Los nervios alterados de Scarlett estuvieron a punto de estallar cuando oyó un ruido cercano, entre la maleza. Prissy lanzó un alarido y se arrojó al suelo, con el niño debajo. Melanie movió las manos débilmente, buscando a su hijo, y Wade, demasiado espantado para gritar, se encogió, cubriéndose los ojos con las manos. Luego los matorrales se rompieron bajo unas pesadas pezuñas y un mugido bajo y quejumbroso hirió sus oídos.
—No es más que una vaca —dijo Scarlett, con voz áspera por el miedo—. No seas necia, Prissy. Has aplastado al niño y espantado a la señora Melanie y a Wade.
—¡Es un fantasma! —gimió Prissy, escondiendo el rostro en las tablas del coche.
Scarlett se volvió, empuñó la rama del árbol que usaba como fusta y golpeó con ella la espalda de Prissy. Estaba demasiado exhausta, y débil y asustada, para tolerar debilidades o sustos en los demás.

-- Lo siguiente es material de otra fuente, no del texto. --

`src/rtl/slot2gmii_tx.sv`:
```
// Slot RAM to GMII transmit engine: walks length-prefixed frames in a TX slot and sends them with preamble/SFD and IFG.
// Optional macro TX_CRC_APPEND_EN: pad short frames to 60 bytes and append a CRC-32 FCS.
module slot2gmii_tx #(
    parameter int ADDR_W  = 14,
    parameter int MAX_LEN = 1518,
    parameter int IFG     = 12
) (
    input  logic              gmii_tx_clk,
    input  logic              sys_rst,
    input  logic              tx_start,
    output logic              tx_busy,
    output logic              tx_done,
    output logic              tx_err,
    output logic [15:0]       tx_frame_cnt,
    output logic              ram_rd_en,
    output logic [ADDR_W-1:0] ram_addr,
    input  logic [15:0]       ram_q,
    output logic [7:0]        gmii_txd,
    output logic              gmii_tx_en
);

    // HDR and HDRCHK of the next frame run inside the gap, so only IFG-2 dedicated gap cycles remain
    localparam int GAP_CYCLES = (IFG > 2) ? IFG - 2 : 0;
    localparam logic [17:0] SLOT_WORDS = 18'd1 << ADDR_W;

`ifdef TX_CRC_APPEND_EN
    typedef enum logic [2:0] {IDLE, HDR, HDRCHK, PRE, DATA, GAP, PAD, FCS} state_t;
`else
    typedef enum logic [2:0] {IDLE, HDR, HDRCHK, PRE, DATA, GAP} state_t;
`endif

    state_t state, state_next, after_frame;

    logic [ADDR_W:0]   hdr_ptr;
    logic [ADDR_W-1:0] data_ptr;
    logic [15:0]       frame_len;
    logic [15:0]       byte_idx;
    logic [15:0]       byte_idx_inc;
    logic [2:0]        pre_cnt;
    logic [7:0]        gap_cnt;
    logic [7:0]        low_byte;
    logic [15:0]       hdr_len;
    logic [17:0]       hdr_end;
    logic              last_data;
    logic [7:0]        txd_next;
    logic              tx_en_next;
    logic              done_next;
    logic              err_next;

`ifdef TX_CRC_APPEND_EN
    logic [31:0] crc;
    logic [1:0]  fcs_idx;

    function automatic logic [31:0] crc_update(input logic [31:0] c, input logic [7:0] d);
        logic [31:0] r;
        r = c;
        for (int i = 0; i < 8; i++) begin
            if (r[0] ^ d[i]) r = (r >> 1) ^ 32'hEDB88320;
            else             r = r >> 1;
        end
        return r;
    endfunction
`endif

    assign hdr_len      = {ram_q[7:0], ram_q[15:8]};
    assign hdr_end      = 18'(hdr_ptr) + 18'd1 + ((18'(hdr_len) + 18'd1) >> 1);
    assign byte_idx_inc = byte_idx + 16'd1;
    assign last_data    = (byte_idx_inc == frame_len);
    assign after_frame  = (GAP_CYCLES == 0) ? HDR : GAP;
    assign tx_busy      = (state != IDLE);

    always_ff @(posedge gmii_tx_clk or posedge sys_rst) begin
        if (sys_rst) state <= IDLE;
        else         state <= state_next;
    end

    always_comb begin
        state_next = state;
        ram_rd_en  = 1'b0;
        ram_addr   = '0;
        txd_next   = 8'h00;
        tx_en_next = 1'b0;
        done_next  = 1'b0;
        err_next   = 1'b0;
        case (state)
            IDLE: if (tx_start) state_next = HDR;
            HDR: begin
                if (hdr_ptr[ADDR_W]) begin
                    done_next  = 1'b1;
                    state_next = IDLE;
                end else begin
                    ram_rd_en  = 1'b1;
                    ram_addr   = hdr_ptr[ADDR_W-1:0];
                    state_next = HDRCHK;
                end
            end
            HDRCHK: begin
                if (hdr_len == 16'd0) begin
                    done_next  = 1'b1;
                    state_next = IDLE;
                end else if (hdr_len > 16'(MAX_LEN) || hdr_end > SLOT_WORDS) begin
                    err_next   = 1'b1;
                    state_next = IDLE;
                end else begin
                    state_next = PRE;
                end
            end
            PRE: begin
                tx_en_next = 1'b1;
                if (pre_cnt == 3'd7) begin
                    txd_next   = 8'hD5;
                    ram_rd_en  = 1'b1;
                    ram_addr   = data_ptr;
                    state_next = DATA;
                end else begin
                    txd_next = 8'h55;
                end
            end
            DATA: begin
                // Even bytes come straight from the fresh word; odd bytes from the held low half
                tx_en_next = 1'b1;
                txd_next   = byte_idx[0] ? low_byte : ram_q[15:8];
                if (byte_idx[0] && !last_data) begin
                    ram_rd_en = 1'b1;
                    ram_addr  = data_ptr;
                end
                if (last_data) begin
`ifdef TX_CRC_APPEND_EN
                    state_next = (byte_idx_inc < 16'd60) ? PAD : FCS;
`else
                    state_next = after_frame;
`endif
                end
            end
`ifdef TX_CRC_APPEND_EN
            PAD: begin
                tx_en_next = 1'b1;
                if (byte_idx_inc == 16'd60) state_next = FCS;
            end
            FCS: begin
                tx_en_next = 1'b1;
                txd_next   = ~crc[{fcs_idx, 3'b000} +: 8];
                if (fcs_idx == 2'd3) state_next = after_frame;
            end
`endif
            GAP: if (gap_cnt == 8'(GAP_CYCLES - 1)) state_next = HDR;
            default: state_next = IDLE;
        endcase
    end

    always_ff @(posedge gmii_tx_clk or posedge sys_rst) begin
        if (sys_rst) begin
            gmii_txd     <= 8'h00;
            gmii_tx_en   <= 1'b0;
            tx_done      <= 1'b0;
            tx_err       <= 1'b0;
            tx_frame_cnt <= 16'h0000;
            hdr_ptr      <= '0;
            data_ptr     <= '0;
            frame_len    <= 16'h0000;
            byte_idx     <= 16'h0000;
            pre_cnt      <= 3'd0;
            gap_cnt      <= 8'd0;
            low_byte     <= 8'h00;
`ifdef TX_CRC_APPEND_EN
            crc          <= 32'hFFFFFFFF;
            fcs_idx      <= 2'd0;
`endif
        end else begin
            gmii_txd   <= txd_next;
            gmii_tx_en <= tx_en_next;
            tx_done    <= done_next;
            tx_err     <= err_next;
            // tx_en only ever falls at the end of a completed frame
            if (gmii_tx_en && !tx_en_next) tx_frame_cnt <= tx_frame_cnt + 16'd1;
            if (ram_rd_en && state != HDR) data_ptr <= data_ptr + 1'b1;
            case (state)
                IDLE: if (tx_start) hdr_ptr <= '0;
                HDRCHK: begin
                    frame_len <= hdr_len;
                    hdr_ptr   <= hdr_end[ADDR_W:0];
                    data_ptr  <= hdr_ptr[ADDR_W-1:0] + 1'b1;
                    pre_cnt   <= 3'd0;
                    byte_idx  <= 16'h0000;
                    gap_cnt   <= 8'd0;
`ifdef TX_CRC_APPEND_EN
                    crc       <= 32'hFFFFFFFF;
                    fcs_idx   <= 2'd0;
`endif
                end
                PRE: pre_cnt <= pre_cnt + 3'd1;
                DATA: begin
                    if (!byte_idx[0]) low_byte <= ram_q[7:0];
                    byte_idx <= byte_idx_inc;
`ifdef TX_CRC_APPEND_EN
                    crc <= crc_update(crc, txd_next);
`endif
                end
`ifdef TX_CRC_APPEND_EN
                PAD: begin
                    byte_idx <= byte_idx_inc;
                    crc      <= crc_update(crc, txd_next);
                end
                FCS: fcs_idx <= fcs_idx + 2'd1;
`endif
                GAP: gap_cnt <= gap_cnt + 8'd1;
                default: ;
            endcase
        end
    end

endmodule
```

—Levántate, estúpida —dijo—, antes de que te parta esto en las costillas.
Prissy alzó la cabeza, miró afuera del coche y comprobó que, en efecto, se trataba de una vaca blanca y rojiza que los contemplaba lastimeramente con grandes y espantados ojos. La res abrió las fauces y volvió a mugir.

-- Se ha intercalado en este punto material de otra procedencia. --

===== src/flat_wrapper.sv =====
// flat-port wrapper written by rule: the top's interface ports become plain ports
module count_arbiter_flat import count_arbiter_pkg::*;
#(
  parameter int N   = DEF_N,
  parameter int REQ = DEF_REQ
)
  (clk, rst, bus_req, bus_len, bus_gnt, bus_done, bus_busy, bus_count);
  count_arbiter_if #(.N(N), .REQ(REQ)) bus_i ();
  input logic clk;
  input logic rst;
  input wire logic [$bits(bus_i.req)-1:0] bus_req;
  input wire logic [$bits(bus_i.len)-1:0] bus_len;
  output wire logic [$bits(bus_i.gnt)-1:0] bus_gnt;
  output wire logic [$bits(bus_i.done)-1:0] bus_done;
  output wire logic [$bits(bus_i.busy)-1:0] bus_busy;
  output wire logic [$bits(bus_i.count)-1:0] bus_count;
  assign bus_i.req = bus_req;
  assign bus_i.len = bus_len;
  assign bus_gnt = bus_i.gnt;
  assign bus_done = bus_i.done;
  assign bus_busy = bus_i.busy;
  assign bus_count = bus_i.count;
  count_arbiter #(.N(N), .REQ(REQ)) u_core (.clk(clk), .rst(rst), .bus(bus_i));
endmodule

—¿Estará herida? Ese mugido no parece normal.
—Muge porque tiene colmadas las ubres y necesita que la ordeñen —dijo Prissy, recuperando parte de su ánimo—. Debe ser del ganado de Macintosh y los negros la habrán echado al bosque antes de que llegasen los yanquis.
—La llevaremos con nosotros —decidió rápidamente Scarlett— y así tendremos leche para el niño.

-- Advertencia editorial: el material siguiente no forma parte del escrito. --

### src/rtl/sdram_port_arb.sv
// sdram_port_arb: two-port request arbiter and in-order read-return router for one SDRAM user port.
// Latency: grant and controller command 1 cycle after request; read data 1 cycle after i_rd_valid.
// Backpressure: command held until i_ctrl_ready; reads (not writes) stall while the tag FIFO is full.
// Ports: i_a_* / i_b_*     requester inputs (req, we, addr, wdata)
//        o_a_* / o_b_*     grant pulse and routed read return (rvalid, rdata)
//        o_wr_* / o_rd_*   command to the controller, held until i_ctrl_ready
//        i_rd_valid/data   controller read return, in issue order; o_err_orphan sticky error
// Build option: define SDRAM_ARB_FIXED_PRIO_EN for fixed A-over-B priority instead of round-robin.
module sdram_port_arb #(
   parameter int AddrWidth      = 13,
   parameter int DataWidth      = 16,
   parameter int MaxOutstanding = 4
) (
   input  logic                 i_clk,
   input  logic                 i_rst_n,
   input  logic                 i_a_req,
   input  logic                 i_a_we,
   input  logic [AddrWidth-1:0] i_a_addr,
   input  logic [DataWidth-1:0] i_a_wdata,
   input  logic                 i_b_req,
   input  logic                 i_b_we,
   input  logic [AddrWidth-1:0] i_b_addr,
   input  logic [DataWidth-1:0] i_b_wdata,
   output logic                 o_a_gnt,
   output logic                 o_b_gnt,
   output logic                 o_a_rvalid,
   output logic                 o_b_rvalid,
   output logic [DataWidth-1:0] o_a_rdata,
   output logic [DataWidth-1:0] o_b_rdata,
   output logic                 o_wr_req,
   output logic [AddrWidth-1:0] o_wr_addr,
   output logic [DataWidth-1:0] o_wr_data,
   output logic                 o_rd_req,
   output logic [AddrWidth-1:0] o_rd_addr,
   input  logic                 i_ctrl_ready,
   input  logic                 i_rd_valid,
   input  logic [DataWidth-1:0] i_rd_data,
   output logic                 o_err_orphan
);

   localparam int PtrWidth = (MaxOutstanding > 1) ? $clog2(MaxOutstanding) : 1;
   localparam logic [PtrWidth:0]   CntOne  = 1;
   localparam logic [PtrWidth:0]   CntFull = (PtrWidth+1)'(MaxOutstanding);
   localparam logic [PtrWidth-1:0] PtrOne  = 1;

   typedef enum logic {IDLE, ISSUE} state_t;

   state_t                    state;
   // Tag FIFO: one bit per outstanding read, 0 = port A, 1 = port B.
   logic [MaxOutstanding-1:0] tag_mem;
   logic [PtrWidth-1:0]       wr_ptr;
   logic [PtrWidth-1:0]       rd_ptr;
   logic [PtrWidth:0]         count;
`ifndef SDRAM_ARB_FIXED_PRIO_EN
   logic                      last_b;
`endif

   logic tag_full;
   logic tag_empty;
   logic a_elig;
   logic b_elig;
   logic pick_b;
   logic do_grant;
   logic sel_we;
   logic do_push;
   logic do_pop;

   always_comb begin
      tag_full  = (count == CntFull);
      tag_empty = (count == '0);
      // A read needs a free tag slot; a write never does.
      a_elig    = i_a_req && (i_a_we || !tag_full);
      b_elig    = i_b_req && (i_b_we || !tag_full);
`ifdef SDRAM_ARB_FIXED_PRIO_EN
      pick_b    = b_elig && !a_elig;
`else
      pick_b    = b_elig && (!a_elig || !last_b);
`endif
      do_grant  = (state == IDLE) && (a_elig || b_elig);
      sel_we    = pick_b ? i_b_we : i_a_we;
      do_push   = do_grant && !sel_we;
      do_pop    = i_rd_valid && !tag_empty;
   end

   always_ff @(posedge i_clk) begin
      if (!i_rst_n) begin
         state        <= IDLE;
         o_a_gnt      <= 1'b0;
         o_b_gnt      <= 1'b0;
         o_a_rvalid   <= 1'b0;
         o_b_rvalid   <= 1'b0;
         o_a_rdata    <= '0;
         o_b_rdata    <= '0;
         o_wr_req     <= 1'b0;
         o_wr_addr    <= '0;
         o_wr_data    <= '0;
         o_rd_req     <= 1'b0;
         o_rd_addr    <= '0;
         o_err_orphan <= 1'b0;
         tag_mem      <= '0;
         wr_ptr       <= '0;
         rd_ptr       <= '0;
         count        <= '0;
`ifndef SDRAM_ARB_FIXED_PRIO_EN
         last_b       <= 1'b1;   // A wins the first contention after reset
`endif
      end else begin
         o_a_gnt    <= 1'b0;
         o_b_gnt    <= 1'b0;
         o_a_rvalid <= 1'b0;
         o_b_rvalid <= 1'b0;

         case (state)
            IDLE: begin
               if (do_grant) begin
                  o_a_gnt <= !pick_b;
                  o_b_gnt <= pick_b;
`ifndef SDRAM_ARB_FIXED_PRIO_EN
                  last_b  <= pick_b;
`endif
                  state   <= ISSUE;
                  if (sel_we) begin
                     o_wr_req  <= 1'b1;
                     o_wr_addr <= pick_b ? i_b_addr  : i_a_addr;
                     o_wr_data <= pick_b ? i_b_wdata : i_a_wdata;
                     o_rd_addr <= '0;
                  end else begin
                     o_rd_req  <= 1'b1;
                     o_rd_addr <= pick_b ? i_b_addr : i_a_addr;
                     o_wr_addr <= '0;
                     o_wr_data <= '0;
                  end
               end
            end
            ISSUE: begin
               if (i_ctrl_ready) begin
                  state     <= IDLE;
                  o_wr_req  <= 1'b0;
                  o_rd_req  <= 1'b0;
                  o_wr_addr <= '0;
                  o_wr_data <= '0;
                  o_rd_addr <= '0;
               end
            end
            default: state <= IDLE;
         endcase

         if (do_push) begin
            tag_mem[wr_ptr] <= pick_b;
            wr_ptr          <= wr_ptr + PtrOne;
         end

         if (do_pop) begin
            rd_ptr <= rd_ptr + PtrOne;
            if (tag_mem[rd_ptr]) begin
               o_b_rvalid <= 1'b1;
               o_b_rdata  <= i_rd_data;
            end else begin
               o_a_rvalid <= 1'b1;
               o_a_rdata  <= i_rd_data;
            end
         end else if (i_rd_valid) begin
            // Read data with nothing outstanding is dropped and flagged.
            o_err_orphan <= 1'b1;
         end

         // Simultaneous push and pop leave the occupancy unchanged.
         if (do_push && !do_pop) begin
            count <= count + CntOne;
         end else if (!do_push && do_pop) begin
            count <= count - CntOne;
         end
      end
   end

endmodule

—¿Cómo vamos a llevar una vaca con nosotros, señorita? Es imposible que nos llevemos una vaca. Las vacas no se dejan llevar si no están ordeñadas. Y tampoco podríamos ordeñarla sin atarla primero.
—Puesto que sabes tanto de eso quítate las enaguas, córtalas en tiras y ata la vaca a la trasera.
—Señora Scarlett, ya sabe usted que hace un mes que no llevo enaguas, y aunque las tuviese no podría hacer nada con ellas. No he tratado con vacas en mi vida y me dan miedo.
Scarlett soltó las riendas y se levantó la falda. La enagua de encajes éta la última prenda bonita que le quedaba en buen estado. Desanudó la cinta del talle, dejó deslizar la enagua hasta sus pies y arrugó con las manos los pliegues de fino hilo. Rhett le había traído de Nassau aquella tela y los encajes, en el último barco con que pudo burlar el bloqueo, y ella había trabajado una semana para bordarla. Resueltamente, la tomó por abajo, se puso una punta entre los dientes y tiró hasta que la tela, con un crujido, se desgarró, al fin, en toda su longitud. Continuó rasgándola con furia, empleando manos y dientes, y la enagua quedó en breve hecha tiras. Anudó los extremos de las tiras con sus dedos ensangrentados y llenos de ampollas, temblorosos por la fatiga.
—Sujétale esto a los cuernos —ordenó. Pero Prissy titubeaba. —Me asustan las vacas, señora. Nunca he andado con ellas. No soy negra de corral; soy negra de casa.
—Lo que eres tú es una negra imbécil, y la peor ocurrencia que papá ha tenido en su vida ha sido comprarte —repuso Scarlett, lentamente, sin fuerzas ya para estallar en cólera—. Y si puedo recobrar alguna vez el uso de mi brazo, te juro que romperé esta rama en tus espaldas.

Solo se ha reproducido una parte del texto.